*ABOUT THIS EXERCISE:* If a line in the entries below includes "cause", show that line.

(Beginning of MATERIAL PROVIDED)

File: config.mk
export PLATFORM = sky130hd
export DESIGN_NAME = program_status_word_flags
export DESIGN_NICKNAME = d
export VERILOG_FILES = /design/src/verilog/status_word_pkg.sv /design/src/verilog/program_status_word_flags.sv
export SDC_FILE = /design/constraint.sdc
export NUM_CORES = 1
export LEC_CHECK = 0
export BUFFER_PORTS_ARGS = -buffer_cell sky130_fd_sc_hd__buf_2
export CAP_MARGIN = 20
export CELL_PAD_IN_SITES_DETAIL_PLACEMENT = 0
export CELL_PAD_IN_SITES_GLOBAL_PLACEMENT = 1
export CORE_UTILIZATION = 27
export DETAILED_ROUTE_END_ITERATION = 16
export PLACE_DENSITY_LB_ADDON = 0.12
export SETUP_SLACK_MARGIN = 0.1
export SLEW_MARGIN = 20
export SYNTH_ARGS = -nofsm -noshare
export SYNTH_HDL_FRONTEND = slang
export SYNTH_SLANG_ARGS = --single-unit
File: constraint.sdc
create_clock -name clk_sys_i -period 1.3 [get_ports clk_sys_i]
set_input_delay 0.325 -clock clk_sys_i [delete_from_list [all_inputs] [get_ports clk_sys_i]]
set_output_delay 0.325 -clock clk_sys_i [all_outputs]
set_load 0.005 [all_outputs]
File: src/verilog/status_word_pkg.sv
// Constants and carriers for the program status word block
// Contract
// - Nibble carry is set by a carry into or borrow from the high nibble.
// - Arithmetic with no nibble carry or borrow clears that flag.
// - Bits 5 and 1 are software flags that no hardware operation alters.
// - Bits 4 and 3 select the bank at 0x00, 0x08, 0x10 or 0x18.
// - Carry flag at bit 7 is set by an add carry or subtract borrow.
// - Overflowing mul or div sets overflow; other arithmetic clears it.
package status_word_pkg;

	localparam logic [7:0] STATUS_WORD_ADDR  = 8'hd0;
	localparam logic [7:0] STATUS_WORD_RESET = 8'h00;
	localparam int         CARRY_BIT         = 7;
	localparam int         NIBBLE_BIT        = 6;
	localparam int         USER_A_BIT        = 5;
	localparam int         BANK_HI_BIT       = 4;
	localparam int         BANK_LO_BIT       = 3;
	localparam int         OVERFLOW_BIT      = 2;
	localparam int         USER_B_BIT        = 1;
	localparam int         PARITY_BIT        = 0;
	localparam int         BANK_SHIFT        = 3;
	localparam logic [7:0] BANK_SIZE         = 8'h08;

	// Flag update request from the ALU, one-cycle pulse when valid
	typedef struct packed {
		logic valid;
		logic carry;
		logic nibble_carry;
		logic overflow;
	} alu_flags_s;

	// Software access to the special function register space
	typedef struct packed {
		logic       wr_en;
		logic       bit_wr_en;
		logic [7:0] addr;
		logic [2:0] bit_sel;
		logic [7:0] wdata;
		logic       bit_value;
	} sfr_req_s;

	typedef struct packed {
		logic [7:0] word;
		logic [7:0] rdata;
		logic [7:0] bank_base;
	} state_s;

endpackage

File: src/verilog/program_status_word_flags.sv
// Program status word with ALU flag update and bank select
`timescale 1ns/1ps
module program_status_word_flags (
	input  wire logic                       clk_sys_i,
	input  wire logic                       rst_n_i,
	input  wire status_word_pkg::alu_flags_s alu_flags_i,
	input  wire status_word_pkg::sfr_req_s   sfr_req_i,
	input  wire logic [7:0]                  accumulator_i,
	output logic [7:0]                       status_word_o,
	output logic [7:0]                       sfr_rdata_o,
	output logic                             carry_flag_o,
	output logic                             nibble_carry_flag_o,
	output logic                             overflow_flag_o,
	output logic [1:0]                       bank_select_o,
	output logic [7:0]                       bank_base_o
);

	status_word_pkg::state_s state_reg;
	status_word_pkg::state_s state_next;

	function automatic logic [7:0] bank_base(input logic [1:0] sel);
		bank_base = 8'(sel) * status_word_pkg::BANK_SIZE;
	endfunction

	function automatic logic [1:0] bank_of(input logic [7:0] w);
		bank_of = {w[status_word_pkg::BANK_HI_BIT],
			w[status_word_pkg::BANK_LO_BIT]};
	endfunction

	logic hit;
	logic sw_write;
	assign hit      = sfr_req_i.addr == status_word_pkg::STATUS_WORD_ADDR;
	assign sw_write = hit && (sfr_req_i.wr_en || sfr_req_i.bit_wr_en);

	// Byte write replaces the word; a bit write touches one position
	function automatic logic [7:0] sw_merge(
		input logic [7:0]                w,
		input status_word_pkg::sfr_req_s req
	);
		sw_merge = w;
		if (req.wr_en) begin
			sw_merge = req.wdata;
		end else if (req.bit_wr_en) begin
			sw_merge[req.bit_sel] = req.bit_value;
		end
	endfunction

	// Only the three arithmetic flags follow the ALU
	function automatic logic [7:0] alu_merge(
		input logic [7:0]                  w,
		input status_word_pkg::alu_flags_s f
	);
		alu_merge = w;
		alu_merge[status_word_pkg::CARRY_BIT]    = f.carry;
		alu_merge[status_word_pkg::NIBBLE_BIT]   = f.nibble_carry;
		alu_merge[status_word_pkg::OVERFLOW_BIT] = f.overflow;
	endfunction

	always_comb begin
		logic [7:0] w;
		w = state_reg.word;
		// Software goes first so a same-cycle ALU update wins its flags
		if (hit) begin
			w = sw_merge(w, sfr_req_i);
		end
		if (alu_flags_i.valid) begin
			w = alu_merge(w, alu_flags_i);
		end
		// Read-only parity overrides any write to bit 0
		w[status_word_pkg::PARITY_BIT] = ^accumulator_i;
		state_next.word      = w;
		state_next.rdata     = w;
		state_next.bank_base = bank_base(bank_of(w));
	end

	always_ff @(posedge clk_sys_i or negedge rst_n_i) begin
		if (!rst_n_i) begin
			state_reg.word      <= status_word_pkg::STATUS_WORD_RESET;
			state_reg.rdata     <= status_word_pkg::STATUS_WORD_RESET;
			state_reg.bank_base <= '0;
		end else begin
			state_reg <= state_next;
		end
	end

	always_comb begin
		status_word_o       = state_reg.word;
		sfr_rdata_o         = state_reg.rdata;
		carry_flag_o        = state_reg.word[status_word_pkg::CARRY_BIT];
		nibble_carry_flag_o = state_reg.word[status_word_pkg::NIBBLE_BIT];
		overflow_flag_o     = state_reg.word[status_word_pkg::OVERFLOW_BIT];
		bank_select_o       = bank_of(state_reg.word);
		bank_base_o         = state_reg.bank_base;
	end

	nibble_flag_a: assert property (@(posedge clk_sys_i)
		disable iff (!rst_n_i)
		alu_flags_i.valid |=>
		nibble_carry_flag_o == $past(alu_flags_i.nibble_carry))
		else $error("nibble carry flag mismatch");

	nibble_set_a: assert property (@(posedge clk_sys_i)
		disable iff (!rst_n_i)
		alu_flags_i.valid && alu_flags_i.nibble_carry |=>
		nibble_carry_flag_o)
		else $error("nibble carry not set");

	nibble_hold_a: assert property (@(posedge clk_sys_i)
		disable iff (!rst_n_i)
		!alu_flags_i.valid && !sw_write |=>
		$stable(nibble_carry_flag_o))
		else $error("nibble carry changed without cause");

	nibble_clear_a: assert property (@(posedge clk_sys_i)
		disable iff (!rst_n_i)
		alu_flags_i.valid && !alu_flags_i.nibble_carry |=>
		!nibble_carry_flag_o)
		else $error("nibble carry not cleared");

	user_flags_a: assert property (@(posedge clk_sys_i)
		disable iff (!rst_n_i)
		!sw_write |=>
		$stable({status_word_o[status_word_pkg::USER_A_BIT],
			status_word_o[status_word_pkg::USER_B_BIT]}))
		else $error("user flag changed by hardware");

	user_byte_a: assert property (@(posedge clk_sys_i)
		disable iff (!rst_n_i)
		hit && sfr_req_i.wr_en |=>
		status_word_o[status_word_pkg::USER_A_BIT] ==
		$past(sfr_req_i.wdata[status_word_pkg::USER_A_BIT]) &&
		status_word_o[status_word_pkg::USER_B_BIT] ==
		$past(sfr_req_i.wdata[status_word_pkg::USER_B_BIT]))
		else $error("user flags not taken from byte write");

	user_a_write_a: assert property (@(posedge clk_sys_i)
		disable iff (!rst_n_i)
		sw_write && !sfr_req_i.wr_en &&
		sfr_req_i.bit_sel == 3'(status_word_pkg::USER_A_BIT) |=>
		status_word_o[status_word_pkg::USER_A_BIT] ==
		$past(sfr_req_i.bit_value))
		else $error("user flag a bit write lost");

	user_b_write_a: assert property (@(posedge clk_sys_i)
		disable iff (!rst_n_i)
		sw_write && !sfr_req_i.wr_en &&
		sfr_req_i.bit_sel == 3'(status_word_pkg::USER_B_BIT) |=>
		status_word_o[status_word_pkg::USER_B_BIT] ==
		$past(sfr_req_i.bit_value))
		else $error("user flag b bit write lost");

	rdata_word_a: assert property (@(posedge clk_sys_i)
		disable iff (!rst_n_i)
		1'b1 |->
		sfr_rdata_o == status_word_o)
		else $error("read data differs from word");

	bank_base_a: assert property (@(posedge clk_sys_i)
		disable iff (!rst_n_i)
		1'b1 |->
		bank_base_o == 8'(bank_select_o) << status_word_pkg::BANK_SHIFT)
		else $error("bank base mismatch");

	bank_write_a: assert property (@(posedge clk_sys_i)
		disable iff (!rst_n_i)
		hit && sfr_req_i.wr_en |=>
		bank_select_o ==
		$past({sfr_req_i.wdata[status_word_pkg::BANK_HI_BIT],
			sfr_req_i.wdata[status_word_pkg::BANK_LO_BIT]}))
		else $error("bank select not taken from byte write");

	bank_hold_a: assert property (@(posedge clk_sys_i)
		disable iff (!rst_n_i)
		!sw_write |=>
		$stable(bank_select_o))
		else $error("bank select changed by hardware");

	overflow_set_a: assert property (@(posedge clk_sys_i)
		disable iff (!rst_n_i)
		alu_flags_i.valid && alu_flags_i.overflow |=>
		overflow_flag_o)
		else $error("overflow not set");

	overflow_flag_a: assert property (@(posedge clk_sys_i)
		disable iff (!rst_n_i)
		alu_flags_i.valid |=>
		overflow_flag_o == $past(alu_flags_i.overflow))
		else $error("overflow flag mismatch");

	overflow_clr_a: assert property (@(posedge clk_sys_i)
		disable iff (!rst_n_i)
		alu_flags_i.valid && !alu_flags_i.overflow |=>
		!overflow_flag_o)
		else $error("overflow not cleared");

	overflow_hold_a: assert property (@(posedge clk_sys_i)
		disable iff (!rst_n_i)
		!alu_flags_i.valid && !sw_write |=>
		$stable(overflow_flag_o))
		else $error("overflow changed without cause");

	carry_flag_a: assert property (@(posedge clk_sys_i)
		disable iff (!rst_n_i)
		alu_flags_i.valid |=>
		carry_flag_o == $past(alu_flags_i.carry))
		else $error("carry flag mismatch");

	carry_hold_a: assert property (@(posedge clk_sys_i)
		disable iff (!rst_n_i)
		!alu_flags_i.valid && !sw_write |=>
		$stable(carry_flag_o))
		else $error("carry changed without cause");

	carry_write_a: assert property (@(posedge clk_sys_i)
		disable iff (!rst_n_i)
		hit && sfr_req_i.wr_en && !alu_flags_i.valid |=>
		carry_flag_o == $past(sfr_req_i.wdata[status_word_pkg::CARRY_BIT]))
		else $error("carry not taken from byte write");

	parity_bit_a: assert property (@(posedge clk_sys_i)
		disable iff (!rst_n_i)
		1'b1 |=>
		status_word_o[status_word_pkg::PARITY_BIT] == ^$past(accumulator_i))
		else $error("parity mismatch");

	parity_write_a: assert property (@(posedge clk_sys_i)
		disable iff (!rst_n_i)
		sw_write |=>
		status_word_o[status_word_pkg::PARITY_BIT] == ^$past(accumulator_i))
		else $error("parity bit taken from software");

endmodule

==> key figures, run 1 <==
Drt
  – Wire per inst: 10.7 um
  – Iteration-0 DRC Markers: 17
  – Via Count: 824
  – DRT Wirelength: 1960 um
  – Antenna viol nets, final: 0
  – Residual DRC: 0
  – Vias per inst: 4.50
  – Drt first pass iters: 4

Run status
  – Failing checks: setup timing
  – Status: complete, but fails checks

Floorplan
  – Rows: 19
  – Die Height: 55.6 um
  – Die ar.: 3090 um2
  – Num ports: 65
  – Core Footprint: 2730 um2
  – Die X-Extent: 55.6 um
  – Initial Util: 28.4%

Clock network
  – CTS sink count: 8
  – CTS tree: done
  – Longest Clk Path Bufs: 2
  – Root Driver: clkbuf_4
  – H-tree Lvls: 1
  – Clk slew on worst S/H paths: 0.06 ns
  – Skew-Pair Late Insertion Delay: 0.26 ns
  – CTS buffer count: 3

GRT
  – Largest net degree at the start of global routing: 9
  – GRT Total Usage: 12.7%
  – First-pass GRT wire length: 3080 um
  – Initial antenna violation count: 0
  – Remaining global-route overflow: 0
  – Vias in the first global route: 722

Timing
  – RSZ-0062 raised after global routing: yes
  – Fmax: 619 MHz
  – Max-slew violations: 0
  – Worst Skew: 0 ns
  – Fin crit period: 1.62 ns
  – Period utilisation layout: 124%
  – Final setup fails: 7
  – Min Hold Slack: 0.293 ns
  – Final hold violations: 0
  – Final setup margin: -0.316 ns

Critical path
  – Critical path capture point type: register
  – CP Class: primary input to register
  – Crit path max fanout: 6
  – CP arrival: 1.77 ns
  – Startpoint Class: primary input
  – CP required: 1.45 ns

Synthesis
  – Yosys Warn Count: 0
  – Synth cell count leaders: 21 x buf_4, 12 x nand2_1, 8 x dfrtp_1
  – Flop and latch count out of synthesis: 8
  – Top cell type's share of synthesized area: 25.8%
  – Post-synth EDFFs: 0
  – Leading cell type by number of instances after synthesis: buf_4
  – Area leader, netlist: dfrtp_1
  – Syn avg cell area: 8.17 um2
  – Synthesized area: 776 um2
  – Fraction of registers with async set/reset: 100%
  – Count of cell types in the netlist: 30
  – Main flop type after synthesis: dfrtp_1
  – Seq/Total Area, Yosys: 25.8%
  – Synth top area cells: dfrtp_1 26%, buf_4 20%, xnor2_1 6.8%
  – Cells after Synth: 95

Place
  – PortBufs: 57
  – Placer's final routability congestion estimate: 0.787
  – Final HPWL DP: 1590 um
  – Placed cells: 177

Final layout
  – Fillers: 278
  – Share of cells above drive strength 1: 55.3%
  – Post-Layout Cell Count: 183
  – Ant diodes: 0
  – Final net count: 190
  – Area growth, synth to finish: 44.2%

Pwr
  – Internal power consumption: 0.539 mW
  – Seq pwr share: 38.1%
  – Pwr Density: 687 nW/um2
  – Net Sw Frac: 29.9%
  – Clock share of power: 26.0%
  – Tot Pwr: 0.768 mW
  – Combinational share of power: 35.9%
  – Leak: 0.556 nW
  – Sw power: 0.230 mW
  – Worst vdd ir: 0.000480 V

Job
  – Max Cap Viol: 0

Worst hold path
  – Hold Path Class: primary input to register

(End of MATERIAL PROVIDED)

*FINISHED EXERCISE:*
		else $error("nibble carry changed without cause");
		else $error("overflow changed without cause");
		else $error("carry changed without cause");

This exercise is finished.